`config.mk`:
```
export PLATFORM = sky130hd
export DESIGN_NAME = comet_ii_mem_arbiter
export DESIGN_NICKNAME = d
export VERILOG_FILES = /design/src/rtl/comet_ii_mem_arbiter.sv
export SDC_FILE = /design/constraint.sdc
export NUM_CORES = 1
export LEC_CHECK = 0
export ABC_AREA = 1
export BUFFER_PORTS_ARGS = -buffer_cell sky130_fd_sc_hd__buf_2
export CAP_MARGIN = 40
export CORE_UTILIZATION = 45
export CTS_CLUSTER_SIZE = 14
export DETAILED_ROUTE_END_ITERATION = 8
export PLACE_DENSITY = 0.78
export SLEW_MARGIN = 10
export SYNTH_ARGS = -nofsm -noshare
export SYNTH_HDL_FRONTEND = slang
export SYNTH_SLANG_ARGS = --single-unit
```
`constraint.sdc`:
```
create_clock -name mclk -period 3.8 [get_ports mclk]
set_input_delay 0.19 -clock mclk [delete_from_list [all_inputs] [get_ports mclk]]
set_output_delay 0.19 -clock mclk [all_outputs]
set_load 0.01 [all_outputs]
```
`src/rtl/comet_ii_mem_arbiter.sv`:
```
`default_nettype none
// ============================================================================
//  Module      : comet_ii_mem_arbiter
//  Description : Shares the single COMET II memory port between the
//                instruction fetcher (IF) and the execute/operand unit (DX).
//                Grants one requester at a time, sequences the memory
//                handshake with wait states, and returns read data with a
//                one-cycle ack pulse to the owner. DX normally wins a tie,
//                but IF is forced after STARVE_MAX consecutive DX grants
//                taken while IF was waiting.
//  Options     : COMET_MEM_TIMEOUT_EN - abort a transfer after TIMEOUT BUSY
//                cycles without mem_ack (rdata = all ones, bus_err pulses).
//  Revision    : 1.0 - initial release
// ============================================================================
module comet_ii_mem_arbiter #(
    parameter int AW         = 16,
    parameter int DW         = 16,
    parameter int STARVE_MAX = 2,
    parameter int TIMEOUT    = 255
) (
    input  logic          mclk,
    input  logic          rst,
    input  logic          if_req,
    input  logic [AW-1:0] if_addr,
    output logic          if_ack,
    input  logic          dx_req,
    input  logic          dx_we,
    input  logic [AW-1:0] dx_addr,
    input  logic [DW-1:0] dx_wdata,
    output logic          dx_ack,
    output logic [DW-1:0] rdata,
    output logic          bus_err,
    output logic [1:0]    gnt_owner,
    output logic          mem_req,
    output logic          mem_we,
    output logic [AW-1:0] mem_addr,
    output logic [DW-1:0] mem_wdata,
    input  logic [DW-1:0] mem_rdata,
    input  logic          mem_ack
);

    localparam int SW = (STARVE_MAX > 1) ? $clog2(STARVE_MAX + 1) : 1;

    localparam logic [1:0] OWN_NONE = 2'b00;
    localparam logic [1:0] OWN_IF   = 2'b01;
    localparam logic [1:0] OWN_DX   = 2'b10;

    typedef enum logic [1:0] {
        IDLE = 2'b00,
        BUSY = 2'b01,
        DONE = 2'b10
    } state_t;

    state_t        state;
    state_t        state_nxt;
    logic [1:0]    owner;
    logic [SW-1:0] starve;
    logic          grant_if;
    logic          grant_dx;
    logic          timeout_hit;
    logic          starve_full;

    // Reject parameter values the arbitration and timeout logic cannot honour
    generate
        if (STARVE_MAX < 1 || TIMEOUT < 1) begin : g_bad_params
            $error("comet_ii_mem_arbiter: STARVE_MAX and TIMEOUT must be >= 1");
        end
    endgenerate

    assign starve_full = (starve == SW'(STARVE_MAX));

    // State register
    always_ff @(posedge mclk) begin
        if (rst) begin
            state <= IDLE;
        end else begin
            state <= state_nxt;
        end
    end

    // Next-state and grant decision; DX wins ties unless IF has waited too long
    always_comb begin
        state_nxt = state;
        grant_if  = 1'b0;
        grant_dx  = 1'b0;
        case (state)
            IDLE: begin
                if (dx_req && !(if_req && starve_full)) begin
                    grant_dx = 1'b1;
                end else if (if_req) begin
                    grant_if = 1'b1;
                end
                if (grant_if || grant_dx) begin
                    state_nxt = BUSY;
                end
            end
            BUSY: begin
                if (mem_ack || timeout_hit) begin
                    state_nxt = DONE;
                end
            end
            DONE: begin
                state_nxt = IDLE;
            end
            default: begin
                state_nxt = IDLE;
            end
        endcase
    end

    // Grant-time latching of the memory request, read capture and starvation count
    always_ff @(posedge mclk) begin
        if (rst) begin
            owner     <= OWN_NONE;
            mem_we    <= 1'b0;
            mem_addr  <= '0;
            mem_wdata <= '0;
            rdata     <= '0;
            starve    <= '0;
        end else begin
            if (grant_if) begin
                owner    <= OWN_IF;
                mem_we   <= 1'b0;
                mem_addr <= if_addr;
                starve   <= '0;
            end else if (grant_dx) begin
                owner     <= OWN_DX;
                mem_we    <= dx_we;
                mem_addr  <= dx_addr;
                mem_wdata <= dx_wdata;
                // Only DX grants that overtake a waiting IF count toward forcing IF
                if (if_req && !starve_full) begin
                    starve <= starve + 1'b1;
                end
            end
            if (state == BUSY) begin
                // A real completion beats a timeout landing in the same cycle
                if (mem_ack) begin
                    if (!mem_we) begin
                        rdata <= mem_rdata;
                    end
                end else if (timeout_hit) begin
                    rdata <= '1;
                end
            end
            if (state == DONE) begin
                owner <= OWN_NONE;
            end
        end
    end

`ifdef COMET_MEM_TIMEOUT_EN
    localparam int TW = (TIMEOUT > 1) ? $clog2(TIMEOUT + 1) : 1;

    logic [TW-1:0] timer;
    logic          err;

    assign timeout_hit = (state == BUSY) && !mem_ack && (timer == TW'(TIMEOUT - 1));

    // BUSY cycle counter, held at zero outside BUSY so it restarts on every entry
    always_ff @(posedge mclk) begin
        if (rst) begin
            timer <= '0;
        end else if (state != BUSY) begin
            timer <= '0;
        end else begin
            timer <= timer + 1'b1;
        end
    end

    // Remember whether the transfer now completing was aborted
    always_ff @(posedge mclk) begin
        if (rst) begin
            err <= 1'b0;
        end else if (state == BUSY) begin
            err <= timeout_hit;
        end
    end

    assign bus_err = (state == DONE) && err;
`else
    assign timeout_hit = 1'b0;
    assign bus_err     = 1'b0;
`endif

    assign mem_req   = (state == BUSY);
    assign if_ack    = (state == DONE) && (owner == OWN_IF);
    assign dx_ack    = (state == DONE) && (owner == OWN_DX);
    assign gnt_owner = owner;

endmodule
`default_nettype wire

```
==> flow_summary.ini, run 1 <==
[yosys]
synth_edf_count = 0
syn_area_per_cell_sq_um = 7.58
seq_area_frac_synth_pct = 44.4
yosys.area.top_type = dfxtp_1
synth_nets = 398
synth_ff_type = dfxtp_1
ys_async_sr_fraction_pct = 0
yosys-top-cells-count = nor2_1, dfxtp_1, nand2_1
syn-cell-area_sq_um = 2480
yosys-top-cells-area = dfxtp_1, nor2_1, nand2_1
ys.warnings.count = 0
synth_seq_cells = 55
synth_cell_type_count = 30
yosysMostFrequentCell = nor2_1
yosysTopAreaCellShare_pct = 44.4
synth_cells = 327

[floorplanning]
die_y_microns = 76.2
fp.dieW_microns = 76.2
start_util_pct = 47.6
die-area_sq_um = 5810
ios = 125
placementRows = 26
core_area_sq_um = 5200

[worst_setup_path]
r2r-start = starve[0]
reg2reg_slack_ns = 2.24
worst_r2r_endpoint = mem_addr[11]
crit_top_cell = inv_1
worst_path_largest_cell_delay_ns = 0.32
cp_cell_sequence = inv_1, ha_1, inv_1, nand2_2, nand3_4, nand2_1, nand3_2, nand2_1, inv_1
crit_slowest_cell = dfxtp_1
worstPathArrival_ns = 1.77
path_max_fanout = 18
r2r_cells = 9
critPathKind = reg -> reg
worst_setup_path_end_kind = flop
required_ns = 4.00
start_kind = flop

[placement]
dp.cells = 503
finalWeightedCongestion = 0.855
dp_hpwl_microns = 4240
numPortBuffers = 123

[timing]
timing.fmax_ghz = 0.640
skew_ns = 0.00508
finalCritPeriodShare_pct = 41.1
hold_viol_final = 0
worstMarginPinSlew_ns = 0.815
rsz0062_at_grt = false
fin_hold_ws_ns = 0.128
setup-tns-final_ns = 0
slew_headroom_pct = 45.6
slew_violations = 0
finalCriticalPeriod_ns = 1.56
finalSetupViolCount = 0

[pwr]
p_sw_uw = 390
power.density_nw_per_um2 = 423
p_int_uw = 945
p_seq_share_pct = 49.3
p_total_uw = 1340
total_leakage_power_uw = 0.00168
p_comb_share_pct = 22.6
power_frac_clock_pct = 28.1
switching_share_pct = 29.2
ir_drop_mv = 0.180

[worst_hold_path]
hold_depth = 3
hold_start = mem_rdata[8]
worstHoldPathType = in -> reg
whs_endpoint = rdata[8]

[drt]
wirelength_microns = 5850
vias = 2461
avgRoutedWirePerCell_microns = 11.5
post_drt_via_cell_ratio = 4.83
ant_nets = 0
firstDrtPassIters = 4
route.detailed.drc = 0
drtIter0Drc = 59

[clocking]
cts-resized-gates = 0
cts.clk_slew.worst_paths_ns = 0.10
cts_tree = built
clock_path_buffers = 2
cts_hold_buf = 0
clock_latency_ns = 0.30
postCtsSetupBuffers = 0
cts-root-buf = clkbuf_8
h-tree-depth = 2
numCtsBuffers = 5
cts.sinks = 55

[grt]
use_met1_pct = 23.7
track_usage_pct = 19.7
antenna_found_initial = 0
grt_max_degree = 35
overflow = 0
grt_pass1_wl_microns = 9440
busiest_layer = met2
use_met3_pct = 3.59
first_global_vias = 2095
gr-usage-met2_pct = 34.2

[final_layout]
nFillCells = 510
syn_to_final_growth_pct = 27.4
layoutNonFillerInstCount = 510
n_antenna_cell = 0
nNetsFinal = 511
drive_above_1_share_pct = 34.3

[status]
status = finished, final reports clean

[job]
max-cap-violations = 0
==> cell families after synthesis <==
logic type,Yosys count,synth area share (%)
other,1,0.151
buffers and inverters,61,12.4
flip-flops,55,44.4
adder cells (fa/ha/maj),1,0.505
AO/OA/AOI/OAI,56,11.8
AND/OR/NAND/NOR,153,30.7
==> cell type report <==
type,count,area [sq um],share of cell area [%]
clock buffer,5,68.8,2.18
clock inverter,2,37.5,1.19
inverter,44,178,5.63
multi-input combinational,211,1070,33.9
sequential,55,1100,34.9
tap,70,87.6,2.77
timing repair buffer,123,616,19.5
==> metal layers <==
metal,up-vias,wire length (microns)
met2,83,2960
met5,-,0
met1,1097,2420
met3,17,328
met4,0,144
li1,1264,-
==> layout by cell type, fill, tap and decap left out, types with 2 or more instances in the layout <==
master / n
nor2_1: 67
nand2_1: 45
a21oi_1: 21
clkbuf_8: 5
nand3_4: 2
nand4_1: 16
buf_2: 123
o21ai_0: 31
o21ai_1: 3
nand3_2: 10
inv_1: 40
inv_6: 2
nand3_1: 6
dfxtp_1: 55
==> per-stage QoR <==
step | utilization [%] | instance area [sq um] | worst slack, ns
after global routing | 60.7 | 3160 | 2.11
after floorplan | - | 2480 | 2.49
final | 60.7 | 3160 | 2.24
after CTS | 60.7 | 3160 | 2.25
after detailed placement | 58.6 | 3050 | 2.24
after global placement | 58.6 | 3050 | 2.29
==> registers in the layout, summed over array words and instances, names as in the netlist <==
| name | count |
|---|---|
| mem_we | 1 |
| mem_addr | 16 |
| mem_wdata | 16 |
| rdata | 16 |
| starve | 2 |
| state | 2 |
| gnt_owner | 2 |
==> critical path, delay by kind of cell (launching register included) <==
kind / cells / cell delay, ns
DFF: 1 / 0.32
and+or+nand+nor: 5 / 0.82
adders and majority gates: 1 / 0.17
buffers and inverters: 3 / 0.16
==> power by group through the flow <==
stage	sequential, uW	clock, uW	combinational [uW]
3_5_place_dp	672	0	302
2_1_floorplan	697	0	177
3_3_place_gp	671	0	297
6_report	659	375	302
4_1_cts	659	385	304
5_1_grt	666	408	339
==> worst max-delay path by stage <==
stage	from	endpoint	slack (ns)
final	starve[0]	mem_addr[11]	2.24
after global routing	starve[0]	mem_addr[13]	2.11
after CTS	starve[0]	mem_addr[3]	2.25
after detailed placement	rst	starve[0]	2.24
after global placement	rst	starve[1]	2.29
after floorplan	starve[0]	mem_addr[10]	2.49
No activity file was read; power rests on OpenSTA's default activity.
==> inputs of run 2 (changes only) <==
--- a/config.mk
+++ b/config.mk
@@ -5,13 +5,13 @@
 export SDC_FILE = /design/constraint.sdc
 export NUM_CORES = 1
 export LEC_CHECK = 0
-export ABC_AREA = 1
+export ABC_AREA = 0
 export BUFFER_PORTS_ARGS = -buffer_cell sky130_fd_sc_hd__buf_2
 export CAP_MARGIN = 40
-export CORE_UTILIZATION = 45
+export CORE_UTILIZATION = 40
 export CTS_CLUSTER_SIZE = 14
 export DETAILED_ROUTE_END_ITERATION = 8
-export PLACE_DENSITY = 0.78
+export PLACE_DENSITY = 0.75
 export SLEW_MARGIN = 10
 export SYNTH_ARGS = -nofsm -noshare
 export SYNTH_HDL_FRONTEND = slang
==> constraint.sdc (replaced) <==
create_clock -name mclk -period 1.4 [get_ports mclk]
set_input_delay 0.07 -clock mclk [delete_from_list [all_inputs] [get_ports mclk]]
set_output_delay 0.07 -clock mclk [all_outputs]
set_load 0.01 [all_outputs]
==> flow_summary.ini, run 2 <==
[status]
status = finished, violations left
violations = negative setup slack

[grt]
grt_pass1_wl_microns = 11000
antenna_found_initial = 0
grt_max_degree = 26
overflow = 0
track_usage_pct = 22.6
first_global_vias = 2431

[worst_setup_path]
r2r-start = state[0]
path_buf_inv = 2
worst_path_largest_cell_delay_ns = 0.38
critPathKind = reg -> out
path_max_fanout = 4
crit_slowest_cell = dfxtp_4
worst_setup_path_end_kind = primary output
cp_cell_sequence = buf_6, and2b_2, and3b_1, buf_2
reg2reg_slack_ns = 0.04
crit_family = simple AND/OR/NAND/NOR gates
worstPathArrival_ns = 1.34
crit_path_end = if_ack
start_kind = flop
critPathLaunch = state[0]
required_ns = 1.33
r2r_cells = 5
worst_r2r_endpoint = mem_addr[2]
cp.depth = 4

[final_layout]
drive_above_1_share_pct = 41.9
nNetsFinal = 507
utilization_pct = 65.7
final_common_cell = buf_2
regArea_sq_um = 1110
reg_top3 = mem_addr: 16 flops, mem_wdata: 16 flops, rdata: 16 flops
syn_to_final_growth_pct = 57.4
n_antenna_cell = 0
layout.cells.most_common_list = buf_2, dfxtp_1, a21oi_1
nFillCells = 432
multi_input_area_sq_um = 1190

[floorplanning]
ios = 125
die_y_microns = 78.3
core_area_sq_um = 5570
fp.dieW_microns = 78.3
die-area_sq_um = 6130
start_util_pct = 41.8
placementRows = 27

[drt]
ant_nets = 0
route.detailed.drc = 0
post_drt_via_cell_ratio = 5.26
wirelength_microns = 7320
drtIter0Drc = 130
vias = 2678
firstDrtPassIters = 4
avgRoutedWirePerCell_microns = 14.4

[job]
max-cap-violations = 0

[yosys]
syn-cell-area_sq_um = 2330
synth_nets = 352
yosysTopAreaCellShare_pct = 47.3
synth_seq_cells = 55
synth_cells = 281
ys.warnings.count = 0
yosys-top-cells-area = dfxtp_1, a21oi_1, nand3_1
syn_area_per_cell_sq_um = 8.29
synth_edf_count = 0
yosys.area.top_type = dfxtp_1
yosys-top-cells-count = dfxtp_1, a21oi_1, nand2_1, nand3_1, o21ai_0
yosysMostFrequentCell = dfxtp_1
synth_cell_type_count = 39
ys_async_sr_fraction_pct = 0
synth_ff_type = dfxtp_1
seq_area_frac_synth_pct = 47.3

[clocking]
cts.sinks = 55
cts-root-buf = clkbuf_8
clock_latency_ns = 0.31
numCtsBuffers = 5
h-tree-depth = 2
cts_tree = built
clock_path_buffers = 2
cts.clk_slew.worst_paths_ns = 0.10

[pwr]
power.density_nw_per_um2 = 990
ir_drop_mv = 0.492
total_leakage_power_uw = 0.00162
p_total_uw = 3630

[placement]
dp_hpwl_microns = 4530
finalWeightedCongestion = 0.751
numPortBuffers = 123

[timing]
setup_ws_ns = -0.00586
skew_ns = 0.0105
slew_violations = 0
finalCriticalPeriod_ns = 1.41
hold_viol_final = 0
rsz0062_at_grt = true
timing.fmax_ghz = 0.711
finalCritPeriodShare_pct = 100
finalSetupViolCount = 2

[worst_hold_path]
worstHoldPathType = in -> reg
-- run 2: cell types whose count changed in the layout (fill, tap and decap cells not counted), sizes merged, moves of 13 or more --
| cell | change |
|---|---|
| nor2 | -65 |
| inv | -40 |
| a21oi | +29 |
| buf | +26 |
| dlygate4sd3 | +26 |
| a311oi | +16 |
| nand4 | -16 |
| nand3 | +15 |
| nand2 | -13 |
-- run 2: area by class of cell --
cell class	instances	area share, %
tap	72	2.46
inverter	3	0.307
timing repair buffer	176	31.9
clock inverter	3	0.615
clock buffer	5	1.88
sequential	55	30.3
multi-input combinational	195	32.6
-- run 2: how the worst min path moves through the flow --
stage,from,endpoint,cells after the start
global route,mem_rdata[10],rdata[10],3
CTS,dx_wdata[1],mem_wdata[1],3
floorplan,mem_rdata[0],rdata[0],2
global placement,mem_rdata[0],rdata[0],3
detailed placement,mem_rdata[13],rdata[13],3
finish,mem_rdata[10],rdata[10],3
-- run 2: cells by family after synthesis --
logic type | share of synthesized area, %
compound gates | 26.2
simple gates | 18.5
flops | 47.3
buf+inv | 6.93
xor+xnor | 0.376
fa+ha+maj | 0.537
other cells | 0.161
-- run 2: repair_timing --
item,4_1_cts,5_1_grt
gates cloned,0,2
pin swaps,1,4
buffers inserted,3,2
resized for setup,15,34
endpoints found under the hold margin,24,2
hold buffers,24,2
setup endpoints to repair,39,40
-- run 2: metal layers --
layer	up-vias	share of wire [%]	GRT usage, %	wire, microns
met5	-	0	0	0
met4	0	1.3	6.11	93
met3	10	7.8	6.16	567
met2	119	49	40.1	3590
met1	1228	42	26.6	3070
li1	1321	-	-	-
-- run 2: metrics by stage --
step	setup TNS, ns	area, sq um	cells	setup WS [ns]	hold WS, ns
floorplan	-0.844	2350	281	-0.0704	0.206
global placement	-1.36	3110	468	-0.0900	0.313
detailed placement	-2.13	3110	468	-0.142	0.322
CTS	-0.0273	3510	503	-0.00810	0.000171
global route	-0.383	3660	509	-0.0556	0.00223
finish	-0.00719	3660	509	-0.00586	0.00484
-- run 2: power by group --
group | leakage (uW) | internal, uW | switching (uW)
Combinational | 0.00112 | 485 | 490
Sequential | 0.000453 | 1690 | 71.2
Clock | 0.0000485 | 360 | 534
-- run 2: tightest hold or removal path: cells and delay by family --
kind / cells / cell delay, ns
simple gates: 1 / 0.05
buf+inv: 1 / 0.10
compound gates: 1 / 0.05
==> inputs of run 3 (changes only) <==
==> constraint.sdc (replaced) <==
create_clock -name mclk -period 1.4 [get_ports mclk]
set_input_delay 0.07 -clock mclk [delete_from_list [all_inputs] [get_ports mclk]]
set_output_delay 0.07 -clock mclk [all_outputs]
set_load 0.005 [all_outputs]
==> flow_summary.ini, run 3 (same netlist as run 2, synthesis figures left out) <==
[floorplanning]
die-area_sq_um = 6130
die_y_microns = 78.3
core_area_sq_um = 5570
start_util_pct = 41.8
fp.dieW_microns = 78.3
ios = 125
placementRows = 27

[worst_setup_path]
crit_path_end = mem_wdata[10]
worst_r2r_endpoint = mem_wdata[10]
critPathLaunch = state[1]
critPathKind = reg -> reg
start_kind = flop
r2r-start = state[1]
required_ns = 1.58
path_max_fanout = 9
worstPathArrival_ns = 1.63
r2r_cells = 5
reg2reg_slack_ns = -0.05
worst_setup_path_end_kind = flop

[timing]
worstMarginPinSlew_ns = 0.539
rsz0062_at_grt = true
finalCritPeriodShare_pct = 104
finalCriticalPeriod_ns = 1.45
finalSetupViolCount = 8
setup_ws_ns = -0.0533
skew_ns = 0.0157
timing.fmax_ghz = 0.688
setup-tns-final_ns = -0.179
slew_violations = 0
slew_headroom_pct = 64.0
hold_viol_final = 0

[final_layout]
nFillCells = 412
reg_top3 = mem_addr: 16 flops, mem_wdata: 16 flops, rdata: 16 flops
n_antenna_cell = 0
final_common_cell = buf_2
layout.cells.most_common_list = buf_2, dfxtp_1, a21oi_1
regArea_sq_um = 1110
syn_to_final_growth_pct = 63.2
drive_above_1_share_pct = 46.0
multi_input_area_sq_um = 1300
layoutNonFillerInstCount = 511
nNetsFinal = 509

[grt]
track_usage_pct = 22.7
grt_pass1_wl_microns = 11100
first_global_vias = 2424
grt_max_degree = 26
antenna_found_initial = 0
overflow = 0

[drt]
vias = 2730
ant_nets = 0
firstDrtPassIters = 4
drtIter0Drc = 150
avgRoutedWirePerCell_microns = 15.4
wirelength_microns = 7860
post_drt_via_cell_ratio = 5.34
route.detailed.drc = 0

[clocking]
cts.clk_slew.worst_paths_ns = 0.11
clock_latency_ns = 0.32
numCtsBuffers = 5
clock_path_buffers = 2
cts_tree = built
cts.sinks = 55
h-tree-depth = 2
cts-root-buf = clkbuf_8

[placement]
dp_hpwl_microns = 4530
dp.cells = 468
finalWeightedCongestion = 0.751
numPortBuffers = 123

[status]
status = finished, violations left
violations = negative setup slack

[worst_hold_path]
worstHoldPathType = in -> reg

[pwr]
ir_drop_mv = 0.490
total_leakage_power_uw = 0.00165
power.density_nw_per_um2 = 962

[job]
max-cap-violations = 0
run 3: metal layers:
| metal | routed length [microns] | vias up | track usage [%] |
|---|---|---|---|
| li1 | - | 1327 | - |
| met1 | 3220 | 1256 | 26.9 |
| met2 | 3900 | 134 | 40.2 |
| met3 | 619 | 13 | 6.16 |
| met4 | 121 | 0 | 6.11 |
| met5 | 0 | - | 0 |
run 3: stage by stage:
step | setup WS (ns) | hold WS (ns) | cell area, sq um | utilization (%) | power (uW)
global route | -0.0934 | 0.00385 | 3800 | 68.2 | 3840
detailed placement | -0.142 | 0.322 | 3110 | 55.8 | 2540
floorplan | -0.0704 | 0.206 | 2350 | - | 2180
finish | -0.0533 | 0.00547 | 3800 | 68.2 | 3660
global placement | -0.0900 | 0.313 | 3110 | 55.8 | 2520
CTS | -0.00810 | 0.000171 | 3540 | 63.5 | 3520
run 3: area by class of cell:
class | instances | area share (%)
clock buffers | 5 | 1.81
flip-flops and latches | 55 | 29.2
inverters | 3 | 0.296
clock inverters | 3 | 0.593
multi-input cells | 195 | 34.2
repair buffers | 178 | 31.5
well taps | 72 | 2.37
run 3: power breakdown:
group	leakage, uW	switching, uW	internal, uW
clock	0.0000485	549	360
combinational	0.00115	488	499
sequential	0.000453	74.4	1690
run 3: critical path, stage by stage (launching register included):
cell and delay (ns):
dfxtp_4 0.38, buf_12 0.12, buf_4 0.14, a211o_4 0.36, o21ai_1 0.23, a21oi_2 0.09
run 3: worst min-delay path by stage:
stage,end,depth (start not counted),slack (ns),from
2_1_floorplan,rdata[0],2,0.21,mem_rdata[0]
3_3_place_gp,rdata[0],3,0.31,mem_rdata[0]
3_5_place_dp,rdata[13],3,0.32,mem_rdata[13]
4_1_cts,mem_wdata[1],3,0.0002,dx_wdata[1]
5_1_grt,rdata[10],3,0.004,mem_rdata[10]
6_report,mem_we,3,0.005,dx_we
run 3: what timing repair did:
item,CTS,global route
hold buffers,24,3
pin swaps,1,21
hold endpoints to repair,24,3
resized for setup,15,65
setup buffers,5,1
cloned,0,2
setup endpoints to repair,39,40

* [Required action]
Look through the data above and return exactly the lines from the one that contains "simple gates | 18.5" to the one that contains "compound gates: 1 / 0.05", inclusive, with nothing else.

* [Expected answer]
simple gates | 18.5
flops | 47.3
buf+inv | 6.93
xor+xnor | 0.376
fa+ha+maj | 0.537
other cells | 0.161
-- run 2: repair_timing --
item,4_1_cts,5_1_grt
gates cloned,0,2
pin swaps,1,4
buffers inserted,3,2
resized for setup,15,34
endpoints found under the hold margin,24,2
hold buffers,24,2
setup endpoints to repair,39,40
-- run 2: metal layers --
layer	up-vias	share of wire [%]	GRT usage, %	wire, microns
met5	-	0	0	0
met4	0	1.3	6.11	93
met3	10	7.8	6.16	567
met2	119	49	40.1	3590
met1	1228	42	26.6	3070
li1	1321	-	-	-
-- run 2: metrics by stage --
step	setup TNS, ns	area, sq um	cells	setup WS [ns]	hold WS, ns
floorplan	-0.844	2350	281	-0.0704	0.206
global placement	-1.36	3110	468	-0.0900	0.313
detailed placement	-2.13	3110	468	-0.142	0.322
CTS	-0.0273	3510	503	-0.00810	0.000171
global route	-0.383	3660	509	-0.0556	0.00223
finish	-0.00719	3660	509	-0.00586	0.00484
-- run 2: power by group --
group | leakage (uW) | internal, uW | switching (uW)
Combinational | 0.00112 | 485 | 490
Sequential | 0.000453 | 1690 | 71.2
Clock | 0.0000485 | 360 | 534
-- run 2: tightest hold or removal path: cells and delay by family --
kind / cells / cell delay, ns
simple gates: 1 / 0.05
buf+inv: 1 / 0.10
compound gates: 1 / 0.05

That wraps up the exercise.